<file path="src/rtl/rbs_pkg.sv">
// Purpose: shared constants and types of the receiver support block
// Assumes: 10 MHz clock, APB with 32-bit data
// Notes: register offsets are byte addresses
package rbs_pkg;
  // Register byte offsets
  localparam logic [7:0] OFS_RATE = 8'h00;
  localparam logic [7:0] OFS_CTRL = 8'h04;
  localparam logic [7:0] OFS_CORR = 8'h08;
  localparam logic [7:0] OFS_FEI = 8'h0c;
  localparam logic [7:0] OFS_CBW = 8'h10;
  localparam logic [7:0] OFS_RXBW = 8'h14;
  localparam logic [7:0] OFS_OFFS = 8'h18;
  localparam logic [7:0] OFS_FREQ = 8'h1c;
  localparam logic [7:0] OFS_TEMP = 8'h20;
  localparam logic [7:0] OFS_TOUT = 8'h24;
  // Field positions in the correction control register
  localparam int B_START = 0;
  localparam int B_FEI = 1;
  localparam int B_AUTO = 2;
  localparam int B_ACLR = 3;
  localparam int B_DONE = 4;
  localparam int B_LOWIX = 5;
  // Reset values
  localparam logic [15:0] RST_RATE = 16'h682b;
  localparam logic [7:0] RST_BW = 8'h55;
  localparam logic [23:0] RST_FREQ = 24'he4c000;
  // Operating mode codes from the sequencer
  localparam logic [2:0] MODE_STBY = 3'h1;
  localparam logic [2:0] MODE_FS = 3'h2;
  localparam logic [2:0] MODE_RX = 3'h4;
  // Timing: bits per timeout count, bits per frequency-error evaluation
  localparam logic [2:0] TOUT_BITS_SHIFT = 3'h3; // times 8 bit periods
  localparam logic [1:0] FEI_LAST_BIT = 2'h3; // four bit periods
  // Temperature conversion limit: 100 us, rounded down to cycles
  localparam int CLK_PERIOD_NS = 100;
  localparam int TEMP_LIMIT_NS = 100000;
  localparam logic [9:0] TEMP_CYCLES = 10'(TEMP_LIMIT_NS / CLK_PERIOD_NS - 1);
  // Low-index offset unit against the synthesizer step
  localparam int OFFSET_UNIT_HZ = 488;
  localparam int FREQ_STEP_HZ = 61;
  localparam int OFFSET_SHIFT = 3; // 488 / 61 = 8 steps per count
  // APB request bundle
  typedef struct packed {
    logic psel;
    logic penable;
    logic pwrite;
    logic [7:0] paddr;
    logic [31:0] pwdata;
  } rbs_apb_s;
  // Correction sequencer states
  typedef enum logic [3:0] {
    S_IDLE = 4'h1,
    S_CLEAR = 4'h2,
    S_MEAS = 4'h4,
    S_APPLY = 4'h8
  } rbs_afc_e;
endpackage : rbs_pkg

</file>
<file path="src/rtl/rbs_bitsync.sv">
// Purpose: bit synchronizer, recovers a data clock from the bit stream
// Assumes: dataIn comes from the demodulator on the same clock
// Notes: divisor below 3 gives no useful clock
`timescale 1ns/1ps
`default_nettype none
module rbs_bitsync (
  input wire logic clk, // System clock
  input wire logic rst, // Synchronous reset, high
  input wire logic [15:0] divisor, // Clocks per bit
  input wire logic enable, // Synchronizer on
  input wire logic dataIn, // Raw demodulated bit
  output logic dclk, // Recovered clock
  output logic dataOut, // Clean data
  output logic bitTick // One pulse per nominal bit
);
  logic [15:0] phase; // Position within the bit
  logic prevData; // Last raw bit
  wire edgeSeen = dataIn ^ prevData; // Level transition
  wire atWrap = (phase >= divisor - 16'h0001); // End of bit
  wire atMid = (phase == {1'b0, divisor[15:1]}); // Sample point

  // Phase counter: free runs at the nominal rate, so a long run of
  // equal bits keeps alignment; an edge only pulls the phase back
  always_ff @(posedge clk) begin
    if (rst) begin
      phase <= 16'h0000;
      prevData <= 1'b0;
      bitTick <= 1'b0;
    end else begin
      prevData <= dataIn;
      bitTick <= atWrap;
      if (enable && edgeSeen) begin
        phase <= 16'h0001;
      end else if (atWrap) begin
        phase <= 16'h0000;
      end else begin
        phase <= phase + 16'h0001;
      end
    end
  end

  // Output stage: data sampled mid-bit, clock rises with the sample
  always_ff @(posedge clk) begin
    if (rst) begin
      dclk <= 1'b0;
      dataOut <= 1'b0;
    end else if (!enable) begin
      dclk <= 1'b0;
      dataOut <= dataIn;
    end else if (atMid) begin
      dclk <= 1'b1;
      dataOut <= dataIn;
    end else if (atWrap) begin
      dclk <= 1'b0;
    end
  end

  chk_run_lock: assert property (@(posedge clk) disable iff (rst)
    enable && !edgeSeen && atWrap |=> phase == 16'h0000)
    else $error("phase lost alignment during a run");
endmodule : rbs_bitsync
`default_nettype wire

</file>
<file path="src/rtl/rbs_aux_top.sv">
// Purpose: bit sync, frequency error, correction, temperature, timeout
// Assumes: demodulator, sequencer and ADC signals share the clock
// Notes: APB slave answers with one wait-free access phase
//
// Local design decisions: the placing of the registers and the APB interface to the registers.
`timescale 1ns/1ps
`default_nettype none
module rbs_aux_top (
  input wire logic clk, // 10 MHz clock
  input wire logic rst, // Synchronous reset, high
  input wire rbs_pkg::rbs_apb_s apbIn, // APB request
  output logic [31:0] prdata, // APB read data
  output logic pready, // APB ready
  output logic pslverr, // APB error on unmapped address
  input wire logic [2:0] opMode, // Sequencer mode
  input wire logic packetMode, // Packet mode selected
  input wire logic demodData, // Demodulated bit
  input wire logic signed [15:0] freqErrSample, // Offset in steps
  input wire logic signalThreshFlag, // Signal level threshold
  input wire logic [7:0] tempAdcCode, // Sensor code, rises with heat
  input wire logic tempAdcValid, // Sensor conversion done
  output logic recoveredClockPin, // Recovered data clock
  output logic syncData, // Synchronized data
  output logic [7:0] channelBwSel, // Channel filter bandwidth
  output logic [2:0] dcCancelCutoffSel, // DC canceller cutoff
  output logic [23:0] carrierFreq, // Carrier frequency word
  output logic tempAdcEnable, // Converter on sensor
  output logic rxBlocksOff, // Receive blocks powered down
  output logic timeoutIrq, // Timeout pulse
  output logic receiverReadyIrq // Receiver ready pulse
);
  // Register contents
  logic [15:0] rateDivisor; // High and low divisor bytes
  logic syncOff; // Synchronizer off in continuous mode
  logic correctionStart; // Correction request
  logic feiStart; // Measure-only request
  logic autoCorrectionEnable; // Correct on each rx entry
  logic autoCorrectionClear; // Drop old correction first
  logic lowIndexEnable; // Add offset to correction, not to the stored result
  logic feiDone; // Last evaluation finished
  logic signed [15:0] freqErrorResult; // Last measured offset
  logic signed [15:0] freqCorrectionValue; // Correction in force
  logic [7:0] corrBw; // Bandwidth during correction
  logic [2:0] dcCancelCutoff; // Cutoff during correction
  logic [7:0] rxBw; // Normal bandwidth
  logic signed [7:0] lowIndexOffset; // Offset in 488 Hz counts
  logic tempRunning; // Temperature conversion active
  logic [7:0] tempResult; // Temperature reading
  logic [9:0] tempCnt; // Conversion time
  logic [7:0] startTimeoutCount; // Timeout before threshold
  logic [7:0] postThreshTimeoutCount; // Timeout after threshold

  // APB decode
  wire apbSetup = apbIn.psel & ~apbIn.penable; // Setup cycle
  wire apbAccess = apbIn.psel & apbIn.penable & pready; // Completing
  wire wrEn = apbAccess & apbIn.pwrite; // Write strobe
  wire [7:0] addr = apbIn.paddr; // Byte address
  wire [31:0] wd = apbIn.pwdata; // Write data
  wire selRate = (addr == rbs_pkg::OFS_RATE);
  wire selCtrl = (addr == rbs_pkg::OFS_CTRL);
  wire selCorr = (addr == rbs_pkg::OFS_CORR);
  wire selFei = (addr == rbs_pkg::OFS_FEI);
  wire selCbw = (addr == rbs_pkg::OFS_CBW);
  wire selRxbw = (addr == rbs_pkg::OFS_RXBW);
  wire selOffs = (addr == rbs_pkg::OFS_OFFS);
  wire selFreq = (addr == rbs_pkg::OFS_FREQ);
  wire selTemp = (addr == rbs_pkg::OFS_TEMP);
  wire selTout = (addr == rbs_pkg::OFS_TOUT);
  wire mapped = selRate | selCtrl | selCorr | selFei | selCbw | selRxbw
    | selOffs | selFreq | selTemp | selTout;
  wire [7:0] corrBits = {2'h0, lowIndexEnable, feiDone, autoCorrectionClear,
    autoCorrectionEnable, feiStart, correctionStart};
  wire [31:0] rdMux =
    selRate ? {16'h0000, rateDivisor} :
    selCtrl ? {31'h00000000, syncOff} :
    selCorr ? {24'h000000, corrBits} :
    selFei ? {freqCorrectionValue, freqErrorResult} :
    selCbw ? {21'h000000, dcCancelCutoff, corrBw} :
    selRxbw ? {24'h000000, rxBw} :
    selOffs ? {24'h000000, lowIndexOffset} :
    selFreq ? {8'h00, carrierFreq} :
    selTemp ? {16'h0000, tempResult, 6'h00, tempRunning, 1'b0} :
    selTout ? {16'h0000, postThreshTimeoutCount, startTimeoutCount} :
    32'h00000000;

  // Bus answer: data and error prepared in setup, ready in access
  always_ff @(posedge clk) begin
    if (rst) begin
      pready <= 1'b0;
      prdata <= 32'h00000000;
      pslverr <= 1'b0;
    end else begin
      pready <= apbSetup;
      prdata <= apbSetup ? rdMux : 32'h00000000;
      pslverr <= apbSetup & ~mapped;
    end
  end

  // Plain configuration registers
  always_ff @(posedge clk) begin
    if (rst) begin
      rateDivisor <= rbs_pkg::RST_RATE;
      syncOff <= 1'b0;
      corrBw <= rbs_pkg::RST_BW;
      dcCancelCutoff <= 3'h4;
      rxBw <= rbs_pkg::RST_BW;
      lowIndexOffset <= 8'h00;
      startTimeoutCount <= 8'h00;
      postThreshTimeoutCount <= 8'h00;
    end else if (wrEn) begin
      if (selRate) rateDivisor <= wd[15:0];
      if (selCtrl) syncOff <= wd[0];
      if (selCbw) corrBw <= wd[7:0];
      if (selCbw) dcCancelCutoff <= wd[10:8];
      if (selRxbw) rxBw <= wd[7:0];
      if (selOffs) lowIndexOffset <= wd[7:0];
      if (selTout) startTimeoutCount <= wd[7:0];
      if (selTout) postThreshTimeoutCount <= wd[15:8];
    end
  end

  // Bit synchronizer; packet mode overrides the off setting
  wire syncOn = packetMode | ~syncOff;
  logic bsClk; // Recovered clock
  logic bsData; // Clean data
  logic bitTick; // Nominal bit period mark
  rbs_bitsync u_bitsync (
    .clk(clk),
    .rst(rst),
    .divisor(rateDivisor),
    .enable(syncOn),
    .dataIn(demodData),
    .dclk(bsClk),
    .dataOut(bsData),
    .bitTick(bitTick)
  );

  // Pin stage for the recovered clock and data
  always_ff @(posedge clk) begin
    if (rst) begin
      recoveredClockPin <= 1'b0;
      syncData <= 1'b0;
    end else begin
      recoveredClockPin <= bsClk;
      syncData <= bsData;
    end
  end

  // Receive entry detection
  logic rxPrev; // Mode was receive
  wire rxMode = (opMode == rbs_pkg::MODE_RX);
  wire rxRise = rxMode & ~rxPrev;

  // Correction sequencer
  rbs_pkg::rbs_afc_e afcState;
  rbs_pkg::rbs_afc_e next_afcState;
  logic doCorrect; // Current run corrects, not just measures
  logic [1:0] measBits; // Bit periods measured
  logic signed [17:0] errSum; // Sum of four samples
  wire autoTrig = rxRise & autoCorrectionEnable;
  wire manTrig = correctionStart & ~autoCorrectionEnable;
  wire anyTrig = autoTrig | manTrig | feiStart;
  wire measEnd = bitTick & (measBits == rbs_pkg::FEI_LAST_BIT);
  wire signed [15:0] feiNow = errSum[17:2]; // Mean in steps
  wire signed [15:0] offsSteps =
    16'(lowIndexOffset) <<< rbs_pkg::OFFSET_SHIFT;
  wire signed [15:0] corrNow = lowIndexEnable ? feiNow + offsSteps : feiNow;
  wire [23:0] corrExt = {{8{corrNow[15]}}, corrNow};
  wire [23:0] prevExt = {{8{freqCorrectionValue[15]}}, freqCorrectionValue};

  // Next state of the correction sequencer
  always_comb begin
    next_afcState = afcState;
    unique case (afcState)
      rbs_pkg::S_IDLE: begin
        if (autoTrig && autoCorrectionClear) begin
          next_afcState = rbs_pkg::S_CLEAR;
        end else if (anyTrig) begin
          next_afcState = rbs_pkg::S_MEAS;
        end
      end
      rbs_pkg::S_CLEAR: next_afcState = rbs_pkg::S_MEAS;
      rbs_pkg::S_MEAS: if (measEnd) next_afcState = rbs_pkg::S_APPLY;
      rbs_pkg::S_APPLY: next_afcState = rbs_pkg::S_IDLE;
      default: next_afcState = rbs_pkg::S_IDLE;
    endcase
  end

  // Measurement accumulation over four bit periods
  always_ff @(posedge clk) begin
    if (rst) begin
      afcState <= rbs_pkg::S_IDLE;
      measBits <= 2'h0;
      errSum <= 18'sh0;
      doCorrect <= 1'b0;
      rxPrev <= 1'b0;
    end else begin
      afcState <= next_afcState;
      rxPrev <= rxMode;
      if (afcState == rbs_pkg::S_IDLE) begin
        measBits <= 2'h0;
        errSum <= 18'sh0;
        doCorrect <= autoTrig | manTrig;
      end else if (afcState == rbs_pkg::S_MEAS && bitTick) begin
        measBits <= measBits + 2'h1;
        errSum <= errSum + 18'(freqErrSample);
      end
    end
  end

  // Correction control bits, result and carrier word
  always_ff @(posedge clk) begin
    if (rst) begin
      correctionStart <= 1'b0;
      feiStart <= 1'b0;
      autoCorrectionEnable <= 1'b0;
      autoCorrectionClear <= 1'b0;
      lowIndexEnable <= 1'b0;
      feiDone <= 1'b0;
      freqErrorResult <= 16'sh0;
      freqCorrectionValue <= 16'sh0;
      carrierFreq <= rbs_pkg::RST_FREQ;
    end else begin
      if (anyTrig && afcState == rbs_pkg::S_IDLE) feiDone <= 1'b0;
      if (afcState == rbs_pkg::S_CLEAR) begin
        carrierFreq <= carrierFreq + prevExt;
        freqCorrectionValue <= 16'sh0;
      end
      if (afcState == rbs_pkg::S_APPLY) begin
        freqErrorResult <= feiNow;
        feiDone <= 1'b1;
        feiStart <= 1'b0;
        correctionStart <= 1'b0;
        if (doCorrect) begin
          carrierFreq <= carrierFreq - corrExt;
          freqCorrectionValue <= freqCorrectionValue + corrNow;
        end
      end
      // Software write comes last so a request written in the S_APPLY cycle is not lost
      if (wrEn && selCorr) begin
        correctionStart <= correctionStart | wd[rbs_pkg::B_START];
        feiStart <= feiStart | wd[rbs_pkg::B_FEI];
        autoCorrectionEnable <= wd[rbs_pkg::B_AUTO];
        autoCorrectionClear <= wd[rbs_pkg::B_ACLR];
        lowIndexEnable <= wd[rbs_pkg::B_LOWIX];
      end
      if (wrEn && selFreq) carrierFreq <= wd[23:0];
    end
  end

  // Filter selection: wider bandwidth while correcting
  always_ff @(posedge clk) begin
    if (rst) begin
      channelBwSel <= rbs_pkg::RST_BW;
      dcCancelCutoffSel <= 3'h4;
    end else if (afcState != rbs_pkg::S_IDLE && doCorrect) begin
      channelBwSel <= corrBw;
      dcCancelCutoffSel <= dcCancelCutoff;
    end else begin
      channelBwSel <= rxBw;
      dcCancelCutoffSel <= 3'h4;
    end
  end

  // Temperature conversion; the time limit guards a missing done
  wire modeOk = (opMode == rbs_pkg::MODE_STBY) | (opMode == rbs_pkg::MODE_FS);
  wire tempReq = wrEn & selTemp & wd[0];
  wire tempEnd = tempAdcValid | (tempCnt == rbs_pkg::TEMP_CYCLES);
  always_ff @(posedge clk) begin
    if (rst) begin
      tempRunning <= 1'b0;
      tempCnt <= 10'h000;
      tempResult <= 8'h00;
    end else if (tempRunning) begin
      tempCnt <= tempCnt + 10'h001;
      if (tempEnd) begin
        tempRunning <= 1'b0;
        tempResult <= ~tempAdcCode;
      end
    end else if (tempReq && modeOk) begin
      tempRunning <= 1'b1;
      tempCnt <= 10'h000;
    end
  end
  assign tempAdcEnable = tempRunning;
  assign rxBlocksOff = tempRunning;

  // Receive timeout and ready events
  logic threshSeen; // Threshold flag has risen
  logic threshPrev; // Flag last cycle
  logic toFired; // One timeout per reception unless the threshold rises in the start timeout cycle
  logic readyPending; // Ready waits for auto correction
  logic [10:0] toBits; // Bit periods in this phase
  wire [10:0] startLimit = {startTimeoutCount, 3'h0};
  wire [10:0] postLimit = {postThreshTimeoutCount, 3'h0};
  wire [10:0] toLimit = threshSeen ? postLimit : startLimit;
  wire toHit = rxMode & ~toFired & (toLimit != 11'h000) & (toBits == toLimit);
  always_ff @(posedge clk) begin
    if (rst) begin
      threshSeen <= 1'b0;
      threshPrev <= 1'b0;
      toFired <= 1'b0;
      toBits <= 11'h000;
      timeoutIrq <= 1'b0;
    end else begin
      threshPrev <= signalThreshFlag;
      timeoutIrq <= toHit;
      if (!rxMode) begin
        threshSeen <= 1'b0;
        toFired <= 1'b0;
        toBits <= 11'h000;
      end else if (signalThreshFlag && !threshPrev && !threshSeen) begin
        threshSeen <= 1'b1;
        toBits <= 11'h000;
      end else if (toHit) begin
        toFired <= 1'b1;
      end else if (bitTick && !toFired) begin
        toBits <= toBits + 11'h001;
      end
    end
  end

  // Ready pulse at rx entry, or after the automatic correction
  always_ff @(posedge clk) begin
    if (rst) begin
      readyPending <= 1'b0;
      receiverReadyIrq <= 1'b0;
    end else begin
      receiverReadyIrq <= 1'b0;
      if (rxRise && !autoCorrectionEnable) begin
        receiverReadyIrq <= 1'b1;
      end else if (rxRise) begin
        readyPending <= 1'b1;
      end else if (readyPending && afcState == rbs_pkg::S_APPLY) begin
        readyPending <= 1'b0;
        receiverReadyIrq <= 1'b1;
      end
    end
  end

  chk_sync_off: assert property (@(posedge clk) disable iff (rst)
    !syncOn [*3] |-> !recoveredClockPin)
    else $error("recovered clock runs while synchronizer is off");
  chk_packet_sync: assert property (@(posedge clk) disable iff (rst)
    packetMode [*3] |-> !$past(u_bitsync.enable, 1) == 1'b0)
    else $error("packet mode left synchronizer off");
  chk_fei_four: assert property (@(posedge clk) disable iff (rst)
    afcState == rbs_pkg::S_APPLY |-> $past(measBits) == rbs_pkg::FEI_LAST_BIT)
    else $error("evaluation did not span four bit periods");
  chk_fei_store: assert property (@(posedge clk) disable iff (rst)
    afcState == rbs_pkg::S_APPLY |=> freqErrorResult == $past(feiNow) && feiDone)
    else $error("result not stored");
  chk_carrier_sub: assert property (@(posedge clk) disable iff (rst)
    afcState == rbs_pkg::S_APPLY && doCorrect && !(wrEn && selFreq)
      |=> carrierFreq == $past(carrierFreq) - $past(corrExt))
    else $error("correction not subtracted from carrier");
  chk_start_clear: assert property (@(posedge clk) disable iff (rst)
    afcState == rbs_pkg::S_APPLY && !(wrEn && selCorr) |=> !correctionStart)
    else $error("start bit did not self-clear");
  chk_corr_bw: assert property (@(posedge clk) disable iff (rst)
    afcState == rbs_pkg::S_MEAS && doCorrect |=> channelBwSel == corrBw)
    else $error("correction bandwidth not selected");
  chk_temp_mode: assert property (@(posedge clk) disable iff (rst)
    $rose(tempRunning) |-> $past(modeOk))
    else $error("temperature started outside standby or synthesizer");
  chk_temp_time: assert property (@(posedge clk) disable iff (rst)
    tempRunning |-> tempCnt <= rbs_pkg::TEMP_CYCLES)
    else $error("temperature conversion overran");
  chk_timeout_cause: assert property (@(posedge clk) disable iff (rst)
    timeoutIrq |-> $past(rxMode) && $past(toBits) == $past(toLimit))
    else $error("timeout without elapsed count");
endmodule : rbs_aux_top
`default_nettype wire

</file>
-*-
■ Brief: From the first line of the records through the line with "localparam logic [7:0] OFS_FEI = 8'h0c;", retype everything word for word, including both ends.

■ Answer to the problem:
<file path="src/rtl/rbs_pkg.sv">
// Purpose: shared constants and types of the receiver support block
// Assumes: 10 MHz clock, APB with 32-bit data
// Notes: register offsets are byte addresses
package rbs_pkg;
  // Register byte offsets
  localparam logic [7:0] OFS_RATE = 8'h00;
  localparam logic [7:0] OFS_CTRL = 8'h04;
  localparam logic [7:0] OFS_CORR = 8'h08;
  localparam logic [7:0] OFS_FEI = 8'h0c;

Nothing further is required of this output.